Yes, if you have a cancellation token, you might neglect to pass it to another method that expects one. That's why rules like CA2016 now exist:

image

https://learn.microsoft.com/en-us/dotnet/fundamentals/code-analysis/quality-rules/ca2016 If there are tweaks to this rule we need to make to help developers more, or if there are others rules we should be putting in place to aid developers, I'm all for improvements in the area.

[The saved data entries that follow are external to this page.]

==> src/hdl/mlec_pkg.sv <==
// package for the mode select and light effect control register bank
// assumes a single 250 MHz clock and a simple byte register port
package mlec_pkg;
  // ==========================================
  // register map and reset values
  localparam logic [7:0] ADDR_MODE = 8'h00;
  localparam logic [7:0] ADDR_CTRL = 8'h01;
  localparam logic [2:0] MODE_RESET = 3'h1;
  localparam logic [7:0] CTRL_RESET = 8'h00;

  // ==========================================
  // light_effect_control field positions
  localparam int CTRL_LAST = 7;
  localparam int CTRL_ANALOG = 6;
  localparam int CTRL_STBY_HI = 5;
  localparam int CTRL_STBY_LO = 4;
  localparam int CTRL_ONTIME = 3;
  localparam int CTRL_TOUCH = 2;
  localparam int CTRL_PON = 1;
  localparam int CTRL_PON_SEQ = 0;

  localparam int NUM_OUT = 10;

  typedef enum logic [2:0] {
    MLEC_MODE_OPER = 3'b000,
    MLEC_MODE_LEDCFG = 3'b001,
    MLEC_MODE_DEVCFG = 3'b010,
    MLEC_MODE_TEST = 3'b011,
    MLEC_MODE_DEBUG = 3'b100
  } mlec_mode_t;

  // standby brightness in percent
  localparam logic [6:0] STBY_PCT_0 = 7'h00;
  localparam logic [6:0] STBY_PCT_20 = 7'h14;
  localparam logic [6:0] STBY_PCT_30 = 7'h1e;
  localparam logic [6:0] STBY_PCT_50 = 7'h32;

  // ==========================================
  // timing: one period step is 20 ms
  localparam longint STEP_TIME_NS = 20000000;
  localparam longint CLK_PERIOD_NS = 4;
  localparam int STEP_CYCLES_DEF = int'(STEP_TIME_NS / CLK_PERIOD_NS);

  typedef enum logic [1:0] {
    MLEC_PON_IDLE = 2'b00,
    MLEC_PON_ALL = 2'b01,
    MLEC_PON_SEQ = 2'b10,
    MLEC_PON_DONE = 2'b11
  } mlec_pon_t;
endpackage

Passing cancellation tokens through code is laborious and easily overlooked

I can sympathize with not loving passing the cancellation token around. I personally wouldn't, however, call it "laborious". If we could make this easier without incurring other negatives, I'd be interested in understanding what are those options. But I do believe something that can cause arbitrary code to fail needs to be forefront in the code, and I worry that having ambient signals affecting API calls without that showing up at all sites will actually be a significant net negative on reliability. If every function someone writes might be interrupted with exceptions at effectively arbitrary points, we're dangerously approaching a world of thread interrupts and thread aborts.

agocke commented 1 year ago

Good feedback. I disagree that dealing with cancellation tokens isn't laborious. It's a mostly mechanical operation that slows down my development and requires extra thought.

That said, I appreciate the feedback that the cure might be worse than the disease. I think the next step is for me to try to come up with a compelling sample of problems where a scoped solution makes things better without making anything else worse.

My suspicion is that your bar is pretty high here, so I'll try to write an actual library to demo this experience. Getting things to be accurate may be difficult, since I have to find clever ways to hack into the existing system, so it might take a little time.

timonkrebs commented 10 months ago

What about going more into a declarative direction? I made this library that explores a more declarative way to concurrency: https://github.com/timonkrebs/MemoizR#declarative-structured-concurrency

This approach should take away a lot of the burden of handling complex concurrent cancellation/error-handling. It is still in development but I think it already can add value for some cases.

This approach should also be able to handle resources for concurrency scenarios with the same cancellation and error-handling capabilities. Something like: https://github.com/StephenCleary/StructuredConcurrency#resources

PS: The Link in the description should be: https://vorpus.org/blog/timeouts-and-cancellation-for-humans/